[Start of Attachment]

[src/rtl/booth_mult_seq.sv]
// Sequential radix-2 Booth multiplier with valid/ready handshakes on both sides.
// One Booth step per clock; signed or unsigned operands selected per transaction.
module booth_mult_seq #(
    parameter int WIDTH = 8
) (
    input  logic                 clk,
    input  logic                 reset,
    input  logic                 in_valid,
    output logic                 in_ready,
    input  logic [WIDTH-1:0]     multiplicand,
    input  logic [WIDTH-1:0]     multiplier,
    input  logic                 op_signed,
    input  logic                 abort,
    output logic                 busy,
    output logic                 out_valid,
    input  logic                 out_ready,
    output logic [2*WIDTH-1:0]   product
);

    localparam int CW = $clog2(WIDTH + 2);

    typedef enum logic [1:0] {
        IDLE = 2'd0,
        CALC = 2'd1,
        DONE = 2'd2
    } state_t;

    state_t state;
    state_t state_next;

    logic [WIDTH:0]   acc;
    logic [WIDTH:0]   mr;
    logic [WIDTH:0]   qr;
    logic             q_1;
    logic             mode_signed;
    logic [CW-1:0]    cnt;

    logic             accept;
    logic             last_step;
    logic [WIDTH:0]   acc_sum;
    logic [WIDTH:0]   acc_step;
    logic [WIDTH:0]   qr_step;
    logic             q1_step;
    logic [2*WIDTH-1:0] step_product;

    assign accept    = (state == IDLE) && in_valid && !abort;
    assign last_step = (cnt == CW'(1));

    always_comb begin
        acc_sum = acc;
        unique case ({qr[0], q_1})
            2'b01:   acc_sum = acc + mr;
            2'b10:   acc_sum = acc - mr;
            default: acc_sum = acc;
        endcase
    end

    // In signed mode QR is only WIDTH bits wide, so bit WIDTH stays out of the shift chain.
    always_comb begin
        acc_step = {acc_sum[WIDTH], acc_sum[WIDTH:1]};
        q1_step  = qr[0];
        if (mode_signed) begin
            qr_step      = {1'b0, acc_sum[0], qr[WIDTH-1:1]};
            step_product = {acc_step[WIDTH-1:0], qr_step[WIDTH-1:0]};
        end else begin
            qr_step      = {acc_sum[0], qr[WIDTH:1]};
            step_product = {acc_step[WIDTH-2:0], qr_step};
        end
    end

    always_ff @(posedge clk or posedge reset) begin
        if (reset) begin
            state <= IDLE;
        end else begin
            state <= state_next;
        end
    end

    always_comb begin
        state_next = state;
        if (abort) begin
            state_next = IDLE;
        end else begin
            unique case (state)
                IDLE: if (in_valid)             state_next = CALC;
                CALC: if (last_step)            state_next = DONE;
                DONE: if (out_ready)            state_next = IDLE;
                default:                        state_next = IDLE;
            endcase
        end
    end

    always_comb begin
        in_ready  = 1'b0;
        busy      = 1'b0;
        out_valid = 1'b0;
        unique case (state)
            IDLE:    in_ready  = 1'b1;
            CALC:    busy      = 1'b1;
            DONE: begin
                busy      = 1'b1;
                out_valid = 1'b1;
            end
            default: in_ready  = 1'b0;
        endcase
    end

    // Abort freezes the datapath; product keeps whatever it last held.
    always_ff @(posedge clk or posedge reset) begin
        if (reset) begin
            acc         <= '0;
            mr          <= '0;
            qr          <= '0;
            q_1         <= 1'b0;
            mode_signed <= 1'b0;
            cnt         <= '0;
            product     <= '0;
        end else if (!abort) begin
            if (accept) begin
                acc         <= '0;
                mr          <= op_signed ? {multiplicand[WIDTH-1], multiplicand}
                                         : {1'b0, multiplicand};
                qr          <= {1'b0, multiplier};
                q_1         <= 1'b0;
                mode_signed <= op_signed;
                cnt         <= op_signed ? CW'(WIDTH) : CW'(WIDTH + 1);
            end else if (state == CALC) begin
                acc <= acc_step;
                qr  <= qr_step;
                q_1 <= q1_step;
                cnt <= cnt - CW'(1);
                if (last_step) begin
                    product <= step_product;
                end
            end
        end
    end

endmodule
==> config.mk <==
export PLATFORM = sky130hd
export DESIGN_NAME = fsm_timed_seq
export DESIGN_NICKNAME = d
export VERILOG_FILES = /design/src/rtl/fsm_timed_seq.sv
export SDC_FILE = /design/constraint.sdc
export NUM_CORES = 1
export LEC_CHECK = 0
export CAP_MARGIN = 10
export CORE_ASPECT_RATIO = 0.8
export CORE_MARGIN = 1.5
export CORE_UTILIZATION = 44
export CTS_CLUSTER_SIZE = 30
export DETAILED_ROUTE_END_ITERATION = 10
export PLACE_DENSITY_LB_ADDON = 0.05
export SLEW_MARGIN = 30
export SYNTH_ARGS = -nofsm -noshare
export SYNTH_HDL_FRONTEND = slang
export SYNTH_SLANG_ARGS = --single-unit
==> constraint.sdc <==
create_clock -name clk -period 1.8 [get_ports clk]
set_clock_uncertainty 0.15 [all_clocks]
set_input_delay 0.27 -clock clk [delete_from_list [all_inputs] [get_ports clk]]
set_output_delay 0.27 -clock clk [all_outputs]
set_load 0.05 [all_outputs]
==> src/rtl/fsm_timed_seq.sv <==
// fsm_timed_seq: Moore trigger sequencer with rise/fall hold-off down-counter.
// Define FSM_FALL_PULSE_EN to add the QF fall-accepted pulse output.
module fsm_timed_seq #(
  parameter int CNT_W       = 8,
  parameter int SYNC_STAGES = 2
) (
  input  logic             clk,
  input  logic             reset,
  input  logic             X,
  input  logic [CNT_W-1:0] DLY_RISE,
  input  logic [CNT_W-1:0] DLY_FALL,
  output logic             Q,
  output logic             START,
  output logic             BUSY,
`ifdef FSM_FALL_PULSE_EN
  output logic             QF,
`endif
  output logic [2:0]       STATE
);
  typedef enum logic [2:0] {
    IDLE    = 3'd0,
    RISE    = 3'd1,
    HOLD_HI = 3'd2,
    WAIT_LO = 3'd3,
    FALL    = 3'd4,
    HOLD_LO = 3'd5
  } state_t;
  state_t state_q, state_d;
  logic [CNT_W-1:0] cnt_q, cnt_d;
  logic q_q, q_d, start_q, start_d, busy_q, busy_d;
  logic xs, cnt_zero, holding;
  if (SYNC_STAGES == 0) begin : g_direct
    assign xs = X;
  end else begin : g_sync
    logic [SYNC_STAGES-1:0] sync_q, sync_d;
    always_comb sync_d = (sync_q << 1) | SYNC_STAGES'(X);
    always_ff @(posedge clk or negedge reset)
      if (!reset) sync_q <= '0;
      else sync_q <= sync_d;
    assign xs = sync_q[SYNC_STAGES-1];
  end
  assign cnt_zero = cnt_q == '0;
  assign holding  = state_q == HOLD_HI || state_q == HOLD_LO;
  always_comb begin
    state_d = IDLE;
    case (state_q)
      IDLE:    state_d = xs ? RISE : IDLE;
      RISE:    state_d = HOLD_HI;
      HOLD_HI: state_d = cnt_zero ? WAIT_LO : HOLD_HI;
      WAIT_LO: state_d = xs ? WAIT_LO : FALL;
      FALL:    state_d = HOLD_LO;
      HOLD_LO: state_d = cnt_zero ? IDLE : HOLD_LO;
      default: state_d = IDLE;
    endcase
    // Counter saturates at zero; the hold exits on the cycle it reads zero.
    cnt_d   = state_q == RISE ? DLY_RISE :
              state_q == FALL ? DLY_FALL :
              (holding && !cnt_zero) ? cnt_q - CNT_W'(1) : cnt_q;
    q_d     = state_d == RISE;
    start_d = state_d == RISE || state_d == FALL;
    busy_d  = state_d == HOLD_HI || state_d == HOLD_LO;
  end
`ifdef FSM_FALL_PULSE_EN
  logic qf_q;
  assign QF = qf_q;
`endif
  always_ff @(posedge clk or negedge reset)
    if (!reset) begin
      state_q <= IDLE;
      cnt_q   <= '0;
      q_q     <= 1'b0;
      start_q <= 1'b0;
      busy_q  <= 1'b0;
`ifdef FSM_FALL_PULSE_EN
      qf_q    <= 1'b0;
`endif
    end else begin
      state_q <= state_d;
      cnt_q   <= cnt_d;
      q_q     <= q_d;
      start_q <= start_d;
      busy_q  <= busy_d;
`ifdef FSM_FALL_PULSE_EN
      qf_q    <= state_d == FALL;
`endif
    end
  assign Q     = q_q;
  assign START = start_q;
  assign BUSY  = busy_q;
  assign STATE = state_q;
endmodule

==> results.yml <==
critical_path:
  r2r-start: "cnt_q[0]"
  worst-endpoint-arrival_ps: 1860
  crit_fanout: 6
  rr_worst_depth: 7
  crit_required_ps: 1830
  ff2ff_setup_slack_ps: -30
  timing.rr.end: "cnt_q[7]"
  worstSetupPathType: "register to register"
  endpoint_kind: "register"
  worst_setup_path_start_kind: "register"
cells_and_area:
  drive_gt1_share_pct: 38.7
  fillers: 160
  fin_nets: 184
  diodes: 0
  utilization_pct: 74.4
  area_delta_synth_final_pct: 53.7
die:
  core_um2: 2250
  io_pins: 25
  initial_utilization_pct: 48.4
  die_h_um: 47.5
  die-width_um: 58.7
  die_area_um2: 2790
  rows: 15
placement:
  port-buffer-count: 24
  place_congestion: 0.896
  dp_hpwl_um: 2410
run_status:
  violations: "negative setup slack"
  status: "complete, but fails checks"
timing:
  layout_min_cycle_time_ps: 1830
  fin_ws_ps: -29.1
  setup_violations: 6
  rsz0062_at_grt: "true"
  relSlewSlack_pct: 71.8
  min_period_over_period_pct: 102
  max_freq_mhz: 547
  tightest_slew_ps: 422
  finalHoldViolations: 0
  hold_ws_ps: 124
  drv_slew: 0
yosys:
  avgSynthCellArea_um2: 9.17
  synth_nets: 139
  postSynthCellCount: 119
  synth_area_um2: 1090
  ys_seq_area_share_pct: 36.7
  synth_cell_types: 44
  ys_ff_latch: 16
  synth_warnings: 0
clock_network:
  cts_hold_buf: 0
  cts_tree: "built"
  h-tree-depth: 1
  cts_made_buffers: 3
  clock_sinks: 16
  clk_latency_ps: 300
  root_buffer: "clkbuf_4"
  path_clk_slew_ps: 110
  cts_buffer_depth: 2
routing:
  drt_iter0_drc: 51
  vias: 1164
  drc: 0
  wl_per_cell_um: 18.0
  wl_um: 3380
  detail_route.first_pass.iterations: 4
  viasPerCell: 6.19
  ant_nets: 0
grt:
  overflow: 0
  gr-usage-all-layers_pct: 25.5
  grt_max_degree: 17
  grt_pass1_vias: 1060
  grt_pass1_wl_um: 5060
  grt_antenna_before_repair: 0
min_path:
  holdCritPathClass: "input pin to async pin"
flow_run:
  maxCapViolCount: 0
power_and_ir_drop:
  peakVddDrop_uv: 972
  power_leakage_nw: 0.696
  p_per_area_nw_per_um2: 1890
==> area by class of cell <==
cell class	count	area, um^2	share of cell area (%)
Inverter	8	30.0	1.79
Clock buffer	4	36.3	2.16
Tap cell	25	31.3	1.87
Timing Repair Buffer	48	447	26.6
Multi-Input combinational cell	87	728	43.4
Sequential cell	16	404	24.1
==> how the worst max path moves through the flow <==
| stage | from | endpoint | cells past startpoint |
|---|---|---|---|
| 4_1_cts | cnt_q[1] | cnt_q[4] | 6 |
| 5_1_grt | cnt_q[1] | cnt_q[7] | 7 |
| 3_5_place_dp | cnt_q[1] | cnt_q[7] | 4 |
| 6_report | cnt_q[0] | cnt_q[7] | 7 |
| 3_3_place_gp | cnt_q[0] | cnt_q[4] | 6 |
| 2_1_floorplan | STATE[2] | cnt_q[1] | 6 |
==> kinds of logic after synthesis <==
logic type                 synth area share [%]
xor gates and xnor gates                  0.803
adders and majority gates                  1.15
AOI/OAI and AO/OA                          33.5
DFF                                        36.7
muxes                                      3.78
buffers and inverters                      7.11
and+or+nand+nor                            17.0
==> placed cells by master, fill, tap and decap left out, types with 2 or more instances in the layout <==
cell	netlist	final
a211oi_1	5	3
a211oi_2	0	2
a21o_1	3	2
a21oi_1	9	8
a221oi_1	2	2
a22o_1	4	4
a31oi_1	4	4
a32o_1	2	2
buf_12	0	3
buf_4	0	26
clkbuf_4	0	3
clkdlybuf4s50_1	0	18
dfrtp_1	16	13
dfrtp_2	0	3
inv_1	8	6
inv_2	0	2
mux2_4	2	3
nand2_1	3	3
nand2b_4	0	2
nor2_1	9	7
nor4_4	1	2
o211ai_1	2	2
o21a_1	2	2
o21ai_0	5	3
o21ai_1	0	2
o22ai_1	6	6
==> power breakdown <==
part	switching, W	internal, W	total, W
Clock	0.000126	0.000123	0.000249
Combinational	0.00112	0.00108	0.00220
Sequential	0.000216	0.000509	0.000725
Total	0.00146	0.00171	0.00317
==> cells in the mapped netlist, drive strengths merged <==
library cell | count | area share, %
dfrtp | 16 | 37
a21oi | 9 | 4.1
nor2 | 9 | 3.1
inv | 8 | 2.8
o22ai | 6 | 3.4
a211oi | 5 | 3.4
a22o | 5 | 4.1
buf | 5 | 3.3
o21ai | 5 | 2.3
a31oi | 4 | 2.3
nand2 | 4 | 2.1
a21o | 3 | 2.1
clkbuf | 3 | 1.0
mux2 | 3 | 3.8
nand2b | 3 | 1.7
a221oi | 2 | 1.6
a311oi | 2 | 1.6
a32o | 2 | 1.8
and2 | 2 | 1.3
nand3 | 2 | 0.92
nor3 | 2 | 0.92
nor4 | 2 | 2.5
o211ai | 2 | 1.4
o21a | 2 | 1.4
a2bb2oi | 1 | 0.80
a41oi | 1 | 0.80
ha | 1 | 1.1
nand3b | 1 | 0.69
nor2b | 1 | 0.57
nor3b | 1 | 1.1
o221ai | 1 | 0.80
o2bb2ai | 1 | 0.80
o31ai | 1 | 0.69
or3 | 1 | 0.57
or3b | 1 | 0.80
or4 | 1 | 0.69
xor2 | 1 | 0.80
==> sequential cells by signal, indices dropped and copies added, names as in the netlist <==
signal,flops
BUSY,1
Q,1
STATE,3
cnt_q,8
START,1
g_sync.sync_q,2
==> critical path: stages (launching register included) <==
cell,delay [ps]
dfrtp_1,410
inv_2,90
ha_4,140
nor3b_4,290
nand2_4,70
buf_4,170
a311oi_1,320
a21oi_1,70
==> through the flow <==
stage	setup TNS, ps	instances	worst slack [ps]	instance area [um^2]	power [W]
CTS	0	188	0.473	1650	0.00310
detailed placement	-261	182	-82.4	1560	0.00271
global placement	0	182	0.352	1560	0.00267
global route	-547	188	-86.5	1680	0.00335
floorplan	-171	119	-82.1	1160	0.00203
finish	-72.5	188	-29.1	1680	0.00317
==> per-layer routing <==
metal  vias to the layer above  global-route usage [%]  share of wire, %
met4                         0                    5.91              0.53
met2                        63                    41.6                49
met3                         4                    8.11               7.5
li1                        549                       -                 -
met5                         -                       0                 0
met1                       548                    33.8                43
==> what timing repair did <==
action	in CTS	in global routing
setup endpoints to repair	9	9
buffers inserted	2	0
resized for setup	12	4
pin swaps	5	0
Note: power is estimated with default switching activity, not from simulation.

[End of Attachment]

◆ PROMPT
Out of the entries, report each line that contains the word "posedge".

◆ TASK RESULT
    always_ff @(posedge clk or posedge reset) begin
    always_ff @(posedge clk or posedge reset) begin
    always_ff @(posedge clk or negedge reset)
  always_ff @(posedge clk or negedge reset)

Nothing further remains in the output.